Excerpts from a dataset:

================

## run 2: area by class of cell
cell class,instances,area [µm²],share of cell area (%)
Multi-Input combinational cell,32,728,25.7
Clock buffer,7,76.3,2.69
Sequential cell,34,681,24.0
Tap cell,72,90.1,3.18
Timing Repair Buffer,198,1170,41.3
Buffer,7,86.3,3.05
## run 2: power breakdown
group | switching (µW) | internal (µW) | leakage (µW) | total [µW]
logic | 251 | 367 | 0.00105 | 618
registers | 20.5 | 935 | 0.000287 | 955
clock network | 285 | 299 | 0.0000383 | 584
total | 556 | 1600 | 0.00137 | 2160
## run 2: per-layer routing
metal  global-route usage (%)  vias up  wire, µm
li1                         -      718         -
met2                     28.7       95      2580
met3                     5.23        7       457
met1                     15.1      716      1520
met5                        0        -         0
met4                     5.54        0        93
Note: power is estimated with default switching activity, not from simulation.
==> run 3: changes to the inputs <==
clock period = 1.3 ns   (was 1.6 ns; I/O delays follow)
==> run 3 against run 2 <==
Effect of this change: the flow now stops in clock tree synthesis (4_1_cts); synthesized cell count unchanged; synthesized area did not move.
File: config.mk
export PLATFORM = sky130hd
export DESIGN_NAME = cfu_cmd_fsm
export DESIGN_NICKNAME = d
export VERILOG_FILES = /design/src/rtl/comefa_pkg.sv /design/src/rtl/cfu_cmd_fsm.sv
export SDC_FILE = /design/constraint.sdc
export NUM_CORES = 1
export LEC_CHECK = 0
export BUFFER_PORTS_ARGS = -buffer_cell sky130_fd_sc_hd__buf_2
export CELL_PAD_IN_SITES_DETAIL_PLACEMENT = 1
export CELL_PAD_IN_SITES_GLOBAL_PLACEMENT = 2
export CORE_UTILIZATION = 25
export CTS_CLUSTER_SIZE = 16
export DETAILED_ROUTE_END_ITERATION = 10
export GPL_TIMING_DRIVEN = 1
export PLACE_DENSITY = 0.76
export SYNTH_ARGS = -nofsm -noshare
export SYNTH_HDL_FRONTEND = slang
export SYNTH_SLANG_ARGS = --single-unit
File: constraint.sdc
create_clock -name clk -period 2.1 [get_ports clk]
set_clock_uncertainty 0.2 [all_clocks]
set_input_delay 0.105 -clock clk [delete_from_list [all_inputs] [get_ports clk]]
set_output_delay 0.105 -clock clk [all_outputs]
set_load 0.1 [all_outputs]
File: src/rtl/comefa_pkg.sv
////////////////////////////////////////
// shared widths, opcodes and packed
// structs of the CiM CFU command front end
////////////////////////////////////////

package comefa_pkg;

  ////////////////////////////////////////
  // CRAM geometry
  ////////////////////////////////////////

  // word address inside one bank
  localparam int CRAM_AWIDTH = 9;
  localparam int CRAM_DEPTH = 512;
  // bank field above the word address, up to four banks
  localparam int BANK_BITS = 2;

  // one CRAM word, 32 data bits plus 8 extra bits in transposed order
  typedef logic [39:0] cram_word_t;

  // one instruction RAM word
  typedef logic [31:0] instr_word_t;

  // bank in the top bits, word address below
  typedef logic [BANK_BITS+CRAM_AWIDTH-1:0] cram_full_addr_t;

  ////////////////////////////////////////
  // command decode
  ////////////////////////////////////////

  // funct3 values of the supported ops
  typedef enum logic [2:0] {
    OP_BYTE_ADD    = 3'd0,
    OP_INSTR_WRITE = 3'd3,
    OP_INSTR_READ  = 3'd4,
    OP_CRAM_WRITE  = 3'd5,
    OP_CRAM_READ   = 3'd6
  } cfu_op_e;

  // cpu command, function_id split as funct7 over funct3
  // funct3 stays plain so unsupported codes pass through
  typedef struct packed {
    logic [6:0]  funct7;
    logic [2:0]  funct3;
    logic [31:0] inputs_0;
    logic [31:0] inputs_1;
  } cfu_cmd_t;

  // op5 request from the command fsm
  typedef struct packed {
    logic            valid;
    logic            use_pointer;
    cram_full_addr_t addr;
    cram_word_t      data;
  } cram_wr_req_t;

  // one bank write, broadcast to all banks
  typedef struct packed {
    logic                   we;
    logic [BANK_BITS-1:0]   bank;
    logic [CRAM_AWIDTH-1:0] addr;
    cram_word_t             data;
  } cram_wr_t;

endpackage

File: src/rtl/cfu_cmd_fsm.sv
////////////////////////////////////////
// CFU command fsm: command capture,
// latency sequencing, byte add and
// response mux
////////////////////////////////////////

`timescale 1ns/1ps

module cfu_cmd_fsm (
  input  logic                                  clk,
  input  logic                                  resetn,
  input  logic                                  cmd_valid,
  input  comefa_pkg::cfu_cmd_t                  cmd,
  output logic                                  cmd_ready,
  output logic                                  rsp_valid,
  output logic [31:0]                           rsp_data,
  output comefa_pkg::cram_wr_req_t              cram_req,
  output comefa_pkg::cram_full_addr_t           read_addr,
  output logic                                  instr_we,
  output logic [comefa_pkg::CRAM_AWIDTH-1:0]    instr_addr,
  output comefa_pkg::instr_word_t               instr_wdata,
  input  comefa_pkg::instr_word_t               instr_rdata,
  input  logic [31:0]                           cram_rd_word
);

  // read ops pass through read_wait for the extra RAM stage
  typedef enum logic [1:0] {
    ST_IDLE,
    ST_READ_WAIT,
    ST_WAIT,
    ST_RESPOND
  } state_e;

  state_e state;

  // command held for the whole transaction
  comefa_pkg::cfu_cmd_t cmd_q;

  logic accept;
  logic is_read;
  comefa_pkg::cram_word_t packed_word;
  logic [8:0] byte_sum;
  logic [31:0] rsp_mux;

  assign accept = cmd_valid && cmd_ready;

  // op4 and op6 take one more cycle
  assign is_read = (cmd.funct3 == comefa_pkg::OP_INSTR_READ) ||
                   (cmd.funct3 == comefa_pkg::OP_CRAM_READ);

  ////////////////////////////////////////
  // handshake and latency fsm
  ////////////////////////////////////////

  always_ff @(posedge clk) begin
    if (!resetn) begin
      state     <= ST_IDLE;
      cmd_ready <= 1'b1;
      rsp_valid <= 1'b0;
    end else begin
      // rsp_ready is not looked at, response is a single pulse
      rsp_valid <= 1'b0;
      case (state)
        ST_IDLE: begin
          if (accept) begin
            cmd_ready <= 1'b0;
            state     <= is_read ? ST_READ_WAIT : ST_WAIT;
          end
        end
        ST_READ_WAIT: begin
          state <= ST_WAIT;
        end
        ST_WAIT: begin
          state <= ST_RESPOND;
        end
        ST_RESPOND: begin
          rsp_valid <= 1'b1;
          cmd_ready <= 1'b1;
          state     <= ST_IDLE;
        end
        default: begin
          state <= ST_IDLE;
        end
      endcase
    end
  end

  // capture on acceptance
  always_ff @(posedge clk) begin
    if (accept) begin
      cmd_q <= cmd;
    end
  end

  ////////////////////////////////////////
  // op5 request
  ////////////////////////////////////////

  // transpose into CRAM bit order
  // inputs_0 reversed on top, low byte of inputs_1 reversed below
  always_comb begin
    for (int i = 0; i < 32; i++) begin
      packed_word[8+i] = cmd.inputs_0[31-i];
    end
    for (int i = 0; i < 8; i++) begin
      packed_word[i] = cmd.inputs_1[7-i];
    end
  end

  // registered at acceptance, valid for one cycle
  always_ff @(posedge clk) begin
    if (!resetn) begin
      cram_req.valid <= 1'b0;
    end else begin
      cram_req.valid <= accept && (cmd.funct3 == comefa_pkg::OP_CRAM_WRITE);
      if (accept) begin
        // funct7 = 1 continues at the sequencer pointer
        cram_req.use_pointer <= (cmd.funct7 == 7'd1);
        cram_req.addr        <= cmd.inputs_1[18:8];
        cram_req.data        <= packed_word;
      end
    end
  end

  // op6 full read address, bank field plus word
  assign read_addr = cmd_q.inputs_0[10:0];

  ////////////////////////////////////////
  // instruction RAM, ops 3 and 4
  ////////////////////////////////////////

  // write lands one cycle after acceptance
  assign instr_we    = (state == ST_WAIT) && (cmd_q.funct3 == comefa_pkg::OP_INSTR_WRITE);
  assign instr_addr  = cmd_q.inputs_0[comefa_pkg::CRAM_AWIDTH-1:0];
  assign instr_wdata = cmd_q.inputs_1;

  ////////////////////////////////////////
  // response
  ////////////////////////////////////////

  // op0, unsigned sum of the low bytes
  assign byte_sum = {1'b0, cmd_q.inputs_0[7:0]} + {1'b0, cmd_q.inputs_1[7:0]};

  always_comb begin
    case (cmd_q.funct3)
      comefa_pkg::OP_BYTE_ADD:    rsp_mux = {23'd0, byte_sum};
      comefa_pkg::OP_INSTR_WRITE: rsp_mux = '1;
      comefa_pkg::OP_INSTR_READ:  rsp_mux = instr_rdata;
      comefa_pkg::OP_CRAM_WRITE:  rsp_mux = '1;
      comefa_pkg::OP_CRAM_READ:   rsp_mux = cram_rd_word;
      // unsupported ops answer zero
      default:                    rsp_mux = '0;
    endcase
  end

  always_ff @(posedge clk) begin
    if (state == ST_RESPOND) begin
      rsp_data <= rsp_mux;
    end
  end

  // idle never leaves the cpu without a handshake
  a_idle_handshake: assert property (
    @(posedge clk) disable iff (!resetn)
    (state == ST_IDLE) |-> (cmd_ready || rsp_valid)
  );

endmodule

; Word level (Yosys, flattened, before mapping)
; Cells that the tools add are included.
[word_totals]
reg_bits = 135
input_bits = 141
out_inout_bits = 140
word_cells = 41
[op_classes]
addsub = 1
n_eq_ne = 12
n_mux = 7
n_reduce_logical = 10
[op_table]
columns = op, n
row1 = case mux 32 bit (4 select lines), 1
row2 = == test 3 bit (second input constant), 6
row3 = adder 8 x 8 -> 9 bit, 1
row4 = case mux 2 bit (4 select lines), 1
row5 = == test 7 x 1 -> 1 bit (second input constant), 1
row6 = == test 2 bit (second input constant), 2
row7 = two-way mux 2 bit, 2
row8 = AND reduction 2 bit, 2
row9 = == test 3 x 2 -> 1 bit (second input constant), 1
row10 = logical AND 1 bit, 3
row11 = logical NOT 3 bit, 1
row12 = == test 2 x 1 -> 1 bit (second input constant), 1
row13 = logical NOT 2 bit, 1
row14 = two-way mux 1 bit, 2
row15 = != test 2 bit (second input constant), 1
row16 = case mux 1 bit (2 select lines), 1
row17 = nonzero test 2 bit, 1
row18 = OR reduction 2 bit, 1
row19 = logical OR 1 bit, 1

; Longest topological paths before layout
; Gate-level depths: netlist of run 1.
[logic_depth]
depth_word = 5
mapped_depth = 8
depth_no_buf = 8

; Worst setup path after synthesis of run 1
; No wires, ideal clock.
[synth_timing]
path_kind = reg2reg
startpoint = register cmd_ready
endpoint = register cram_req[0] (netlist bit) (enable)
setup_time_ns = 0.416
arrival_time_ns = 2.402
required_time_ns = 1.484
path_slack_ns = -0.918
stages_incl_launch_ff = 2
n_path_buf = 0
synth_period_minus_slack_ns = 3.018
path_cell_list = dfxtp_1 > and3_1
[synth_between]
elab_chain_cells = 2
[synth_lines]
columns = element, line
row1 = from (decl), cfu_cmd_fsm.sv:14  ; output logic cmd_ready,
row2 = from (signal assigned), cfu_cmd_fsm.sv:58  ; cmd_ready <= 1'b1;
row3 = from (signal assigned), cfu_cmd_fsm.sv:66  ; cmd_ready <= 1'b0;
row4 = from (signal assigned), cfu_cmd_fsm.sv:78  ; cmd_ready <= 1'b1;
row5 = logical AND 1 bit, cfu_cmd_fsm.sv:45  ; assign accept = cmd_valid && cmd_ready;
row6 = AND reduction 2 bit (no line), n/a
row7 = to (decl), cfu_cmd_fsm.sv:17  ; output comefa_pkg::cram_wr_req_t cram_req,
; Every way passes these cells.
; A chain may end at the register's enable or synchronous reset.

; Worst setup path in the final report of run 1
[layout_timing]
startpoint = register cmd_q, in the netlist instr_addr[0]
endpoint = register rsp_data[4] (data pin)
[layout_between]
elab_chain_cells = 2
[layout_lines]
columns = element, line
row1 = from (decl), cfu_cmd_fsm.sv:37  ; comefa_pkg::cfu_cmd_t cmd_q;
row2 = from (signal assigned), cfu_cmd_fsm.sv:91  ; cmd_q <= cmd;
row3 = adder 8 x 8 -> 9 bit, cfu_cmd_fsm.sv:142  ; assign byte_sum = {1'b0, cmd_q.inputs_0[7:0]} + {1'b0, cmd_q.inputs_1[7:0]};
row4 = case mux 32 bit (4 select lines), cfu_cmd_fsm.sv:145  ; case (cmd_q.funct3)
row5 = named net rsp_mux[4], cfu_cmd_fsm.sv:43  ; logic [31:0] rsp_mux;
row6 = to (signal assigned), cfu_cmd_fsm.sv:158  ; rsp_data <= rsp_mux;
row7 = to (decl), cfu_cmd_fsm.sv:16  ; output logic [31:0] rsp_data,
; The timed path passes the listed nets, and every way through them passes these cells.

==> results of run 1 <==
## power by group
part           switching, uW  internal [uW]  total (uW)
registers                102           3340        3440
logic                   2700            794        3500
clock network           1270           1790        3060
total                   4080           5920       10000
## layout make-up
cell class / instances / area (um^2)
clock buffers: 18 / 429
flip-flops and latches: 135 / 4010
repair buffers: 429 / 2890
fillers: 2478 / 13400
well taps: 285 / 357
clock inverters: 14 / 164
inverters: 35 / 135
multi-input cells: 200 / 1190
## flip-flops by register name, indices dropped and copies added (netlist names)
| name | count |
|---|---|
| cram_req | 53 |
| rsp_data | 32 |
| cmd_ready | 1 |
| instr_addr | 9 |
| rsp_valid | 1 |
| state | 2 |
| cmd_q | 3 |
| instr_wdata | 32 |
| read_addr | 2 |
## metal layers
layer | up-vias | GRT usage (%) | wire, um
met4 | 0 | 4.19 | 247
met2 | 202 | 27.9 | 9150
li1 | 2240 | - | -
met1 | 2205 | 17.4 | 7410
met5 | - | 0 | 0
met3 | 18 | 6.23 | 1510
## how the worst max path moves through the flow
| stage | start | end | slack (ns) | cells past startpoint |
|---|---|---|---|---|
| 5_1_grt | instr_wdata[2] | rsp_data[5] | -0.02 | 7 |
| 3_3_place_gp | instr_addr[0] | rsp_data[8] | 0.02 | 8 |
| 4_1_cts | instr_addr[0] | rsp_data[4] | 0.03 | 8 |
| 6_report | instr_addr[0] | rsp_data[4] | 0.09 | 8 |
| 3_5_place_dp | instr_addr[0] | rsp_data[4] | 0.002 | 8 |
| 2_1_floorplan | cmd_ready | cmd_q[64] | 0.11 | 2 |
## tightest hold or removal path, cell delays in order
cell and delay [ns]:
buf_2 0.09, inv_1 0.04, o21ai_0 0.09, nand2_1 0.08, nand2_1 0.05
## cell usage in the layout, fill, tap and decap left out, types with 3 or more instances in the layout
cell | netlist | final
buf_2 | 6 | 279
edfxtp_1 | 130 | 130
dlygate4sd3_1 | 0 | 127
nand2_1 | 81 | 81
inv_1 | 35 | 34
o21ai_0 | 25 | 24
buf_4 | 55 | 19
clkbuf_16 | 0 | 17
a21oi_1 | 12 | 12
o21ai_1 | 11 | 11
ha_1 | 12 | 9
inv_6 | 0 | 6
a31oi_1 | 5 | 5
dfxtp_1 | 5 | 4
buf_12 | 0 | 4
nor2b_1 | 5 | 3
nand3_1 | 3 | 3
nand3b_1 | 3 | 3
nor2_1 | 4 | 3
clkinvlp_4 | 0 | 3
## cell families after synthesis
family                     share of synthesized area, %
xor gates and xnor gates                          0.457
buffers and inverters                              10.7
AOI/OAI and AO/OA                                  7.36
adders and majority gates                          2.96
muxes                                             0.174
DFF                                                69.7
and+or+nand+nor                                    8.69
## stage by stage
| stage | power (uW) | instance area, um^2 | setup WS, ns | setup TNS [ns] | hold slack [ns] |
|---|---|---|---|---|---|
| finish | 10000 | 9170 | 0.0873 | 0 | 0.0118 |
| global route | 10400 | 9170 | -0.0234 | -0.0630 | 0.0223 |
| CTS | 10100 | 9110 | 0.0332 | 0 | 0.00624 |
| detailed placement | 6770 | 7250 | 0.00250 | 0 | 0.0835 |
| global placement | 6740 | 7250 | 0.0171 | 0 | 0.0809 |
| floorplan | 6200 | 5760 | 0.107 | 0 | -0.0331 |
## what timing repair did
action	4_1_cts	5_1_grt
hold endpoints to repair	134	0
gates resized for setup	2	10
hold buffers	127	0
pin swaps	0	2
setup buffers	0	1
setup endpoints to repair	2	9
## synth_stat cells, drive strengths merged (4+ instances only)
library cell	count	area, um^2
edfxtp	130	3900
nor2	4	15.0
ha	12	150
nor2b	5	31.3
o21ai	36	180
buf	65	473
nand2	81	304
a31oi	5	31.3
a21oi	13	68.8
dfxtp	5	100
inv	35	131
==> results.sh, run 1 <==
export IMPL_cp_slowest_stage_delay_ns=0.36
export IMPL_status="complete, no violations"
export IMPL_initial_utilization_pct=25.5
export IMPL_worstPathArrival_ns=1.96
export IMPL_cts_tree="done"
export IMPL_place_gp_congestion=0.724
export IMPL_clk_pin_slew_ns=0.07
export IMPL_numCtsBuffers=17
export IMPL_required_ns=2.04
export IMPL_postRouteAntennaNets=0
export IMPL_io_pins=281
export IMPL_dieWidth_um=154
export IMPL_worst_pin_slew_ns=0.537
export IMPL_rr_endpoint="rsp_data[4]"
export IMPL_fin_crit_sh_pct=95.8
export IMPL_worst_path_buf_inv=1
export IMPL_synth_edf_count=130
export IMPL_hold_viol=0
export IMPL_grt_setup_unrepaired="true"
export IMPL_power_density_nw_per_um2=1090
export IMPL_reg2regPathDepth=8
export IMPL_synth_distinct_cells=46
export IMPL_syn_nets=592
export IMPL_startpoint_type="register"
export IMPL_hold_path_cell_count=5
export IMPL_endpoint_kind="register"
export IMPL_core_um2=22600
export IMPL_avgViaCountPerCell=4.18
export IMPL_cts_htree_levels=4
export IMPL_antenna_found_initial=0
export IMPL_fin_util_pct=40.6
export IMPL_min_path_type="in2reg"
export IMPL_cp_slowest_cell="fa_2"
export IMPL_crit_family="adder cells"
export IMPL_ys_seq_elements=135
export IMPL_final_cells=1116
export IMPL_first_global_vias=5210
export IMPL_path_max_fanout=3
export IMPL_max_freq_ghz=0.497
export IMPL_r2r_setup_slack_ns=0.09
export IMPL_synth_async_reset_ratio_pct=0
export IMPL_clock_sinks=135
export IMPL_die_area_um2=23600
export IMPL_nets=972
export IMPL_die_y_um=154
export IMPL_ys_warn_count=0
export IMPL_path_cells="ha_2, inv_1, fa_2, nor2b_4, o21ai_0, nand2b_1, xnor2_1, o221ai_1"
export IMPL_drv_slew=0
export IMPL_dr_total_vias=4665
export IMPL_grt_pass1_wl_um=28200
export IMPL_crit_type="reg2reg"
export IMPL_clock_path_buffers=2
export IMPL_cap_violations=0
export IMPL_io_buffer_count=280
export IMPL_min_period_ns=2.01
export IMPL_num_rows=55
export IMPL_first_pass_iters=4
export IMPL_synthCells=438
export IMPL_peakVddDrop_mv=0.611
export IMPL_cts_root_buffer="clkbuf_16"
export IMPL_grt_overflow=0
export IMPL_hpwl_um=12200
export IMPL_dpl_cell_count=956
export IMPL_drt_iter0_markers=127
export IMPL_r2r_start="instr_addr[0]"
export IMPL_layout_drive_gt1_share_pct=42.1
export IMPL_relSlewSlack_pct=64.4
export IMPL_ys_flop_type="edfxtp_1"
export IMPL_wl_um=18300
export IMPL_clk_latency_ns=0.41
export IMPL_leakagePower_uw=0.00400
export IMPL_grt_max_degree=47
export IMPL_antenna_cells=0
export IMPL_synth_area_um2=5750
export IMPL_hold_path_end="rsp_data[19]"
export IMPL_setup_viol=0
export IMPL_avgSynthCellArea_um2=13.1
export IMPL_routedWlPerCell_um=16.4
export IMPL_gr_usage_all_layers_pct=15.7
export IMPL_drc_errors=0
export IMPL_hold_path_startpoint="instr_rdata[19]"
export IMPL_area_growth_synth_to_final_pct=59.6
export IMPL_ys_seq_area_share_pct=69.7
Note: power is estimated with default switching activity, not from simulation.
==> run 2: changes to the inputs <==
HOLD_SLACK_MARGIN = 0.12   (was default)
==> run 2 against run 1 <==
Compared with the run above: final area rose by 0.87%; register-to-register slack barely moved; power rose by 0.20%; non-clock buffer count rose by 8; setup slack barely moved; clock-buffer cell count did not move; first-iteration DRC count rose by 20%; via count rose by 1.3%; sequential cell count did not move; combinational power barely moved; critical path depth did not move; largest power group unchanged.
==> results.sh, run 2 (synthesis gave the netlist of run 1 again) <==
export IMPL_postRouteAntennaNets=0
export IMPL_first_global_vias=5318
export IMPL_antenna_found_initial=0
export IMPL_initial_utilization_pct=25.5
export IMPL_r2r_start="instr_addr[0]"
export IMPL_cts_root_buffer="clkbuf_16"
export IMPL_min_period_ns=2.01
export IMPL_drt_iter0_markers=152
export IMPL_grt_overflow=0
export IMPL_place_gp_congestion=0.724
export IMPL_first_pass_iters=4
export IMPL_max_freq_ghz=0.497
export IMPL_io_buffer_count=280
export IMPL_crit_type="reg2reg"
export IMPL_core_um2=22600
export IMPL_hpwl_um=12200
export IMPL_cts_htree_levels=4
export IMPL_path_cells="ha_2, inv_1, fa_2, nor2b_4, o21ai_0, nand2b_1, xnor2_1, o221ai_1"
export IMPL_r2r_setup_slack_ns=0.09
export IMPL_area_growth_synth_to_final_pct=61.0
export IMPL_relSlewSlack_pct=64.0
export IMPL_place_area_um2=7250
export IMPL_hold_path_startpoint="instr_rdata[8]"
export IMPL_dieWidth_um=154
export IMPL_status="complete, no violations"
export IMPL_path_max_fanout=3
export IMPL_finalPower_uw=10000
export IMPL_startpoint_type="register"
export IMPL_wl_um=18600
export IMPL_required_ns=2.04
export IMPL_clk_pin_slew_ns=0.06
export IMPL_worstPathArrival_ns=1.96
export IMPL_drc_errors=0
export IMPL_cap_violations=0
export IMPL_gr_usage_all_layers_pct=15.9
export IMPL_endpoint_kind="register"
export IMPL_die_area_um2=23600
export IMPL_nets=980
export IMPL_peakVddDrop_mv=0.609
export IMPL_power_density_nw_per_um2=1080
export IMPL_grt_setup_unrepaired="true"
export IMPL_rr_endpoint="rsp_data[4]"
export IMPL_layout_commonest_cell="buf_2"
export IMPL_numCtsBuffers=17
export IMPL_hold_viol=0
export IMPL_clock_path_buffers=2
export IMPL_fin_crit_sh_pct=95.8
export IMPL_min_path_type="in2reg"
export IMPL_avgViaCountPerCell=4.20
export IMPL_reg2regPathDepth=8
export IMPL_leakagePower_uw=0.00403
export IMPL_hold_path_end="rsp_data[8]"
export IMPL_grt_max_degree=47
export IMPL_die_y_um=154
export IMPL_cp_slowest_stage_delay_ns=0.36
export IMPL_largest_register="cram_req"
export IMPL_dr_total_vias=4725
export IMPL_setup_viol=0
export IMPL_cts_tree="done"
export IMPL_largest_register_ffs=53
export IMPL_antenna_cells=0
export IMPL_drv_slew=0
export IMPL_routedWlPerCell_um=16.5
export IMPL_io_pins=281
export IMPL_hold_path_cell_count=5
export IMPL_cp_slowest_cell="fa_2"
export IMPL_fill_cells=2476
export IMPL_layout_drive_gt1_share_pct=41.7
export IMPL_grt_pass1_wl_um=28400
export IMPL_final_cell_mix="buf_2, dlygate4sd3_1, edfxtp_1"
export IMPL_num_rows=55
export IMPL_worst_pin_slew_ns=0.543
export IMPL_fin_area_um2=9250
export IMPL_clock_sinks=135
export IMPL_clk_latency_ns=0.41
[run 2: changes by cell type in the layout (fill, tap and decap cells not counted)]
cell,change
dlygate4sd3_1,+8
[run 2: cell type report]
| class | instances | area (um^2) | share of cell area (%) |
|---|---|---|---|
| Inverter | 35 | 135 | 1.46 |
| Clock buffer | 18 | 429 | 4.64 |
| Tap cell | 285 | 357 | 3.85 |
| Multi-Input combinational cell | 200 | 1190 | 12.9 |
| Timing Repair Buffer | 437 | 2970 | 32.1 |
| Sequential cell | 135 | 4010 | 43.3 |
| Clock inverter | 14 | 164 | 1.77 |
[run 2: worst max-delay path by stage]
stage,start,endpoint,slack [ns],depth (start not counted)
after floorplan,cmd_ready,cmd_q[64],0.11,2
after global placement,instr_addr[0],rsp_data[8],0.02,8
after detailed placement,instr_addr[0],rsp_data[4],0.002,8
after CTS,instr_addr[0],rsp_data[4],0.03,8
after global routing,instr_wdata[2],rsp_data[5],-0.02,7
final,instr_addr[0],rsp_data[4],0.09,8
[run 2: per-stage QoR]
stage               hold WS, ns  TNS (ns)  cells  worst slack (ns)  util [%]
floorplan               -0.0331         0    438             0.107         -
global placement         0.0809         0    956            0.0171      32.1
global route              0.168   -0.0630   1124           -0.0234      41.0
detailed placement       0.0835         0    956           0.00250      32.1
finish                    0.140         0   1124            0.0873      41.0
CTS                       0.127         0   1123            0.0332      40.7
[run 2: power by group]
part / internal [uW] / switching (uW) / leakage, uW
Combinational: 804 / 2710 / 0.00249
Clock: 1790 / 1270 / 0.000287
Sequential: 3340 / 103 / 0.00126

================

Your goal: Return the span of lines in the data above that opens at the line with "logic [8:0] byte_sum;" and closes at the line with "ST_RESPOND: begin", exactly, ends included, nothing else.

Exercise answer:
  logic [8:0] byte_sum;
  logic [31:0] rsp_mux;

  assign accept = cmd_valid && cmd_ready;

  // op4 and op6 take one more cycle
  assign is_read = (cmd.funct3 == comefa_pkg::OP_INSTR_READ) ||
                   (cmd.funct3 == comefa_pkg::OP_CRAM_READ);

  ////////////////////////////////////////
  // handshake and latency fsm
  ////////////////////////////////////////

  always_ff @(posedge clk) begin
    if (!resetn) begin
      state     <= ST_IDLE;
      cmd_ready <= 1'b1;
      rsp_valid <= 1'b0;
    end else begin
      // rsp_ready is not looked at, response is a single pulse
      rsp_valid <= 1'b0;
      case (state)
        ST_IDLE: begin
          if (accept) begin
            cmd_ready <= 1'b0;
            state     <= is_read ? ST_READ_WAIT : ST_WAIT;
          end
        end
        ST_READ_WAIT: begin
          state <= ST_WAIT;
        end
        ST_WAIT: begin
          state <= ST_RESPOND;
        end
        ST_RESPOND: begin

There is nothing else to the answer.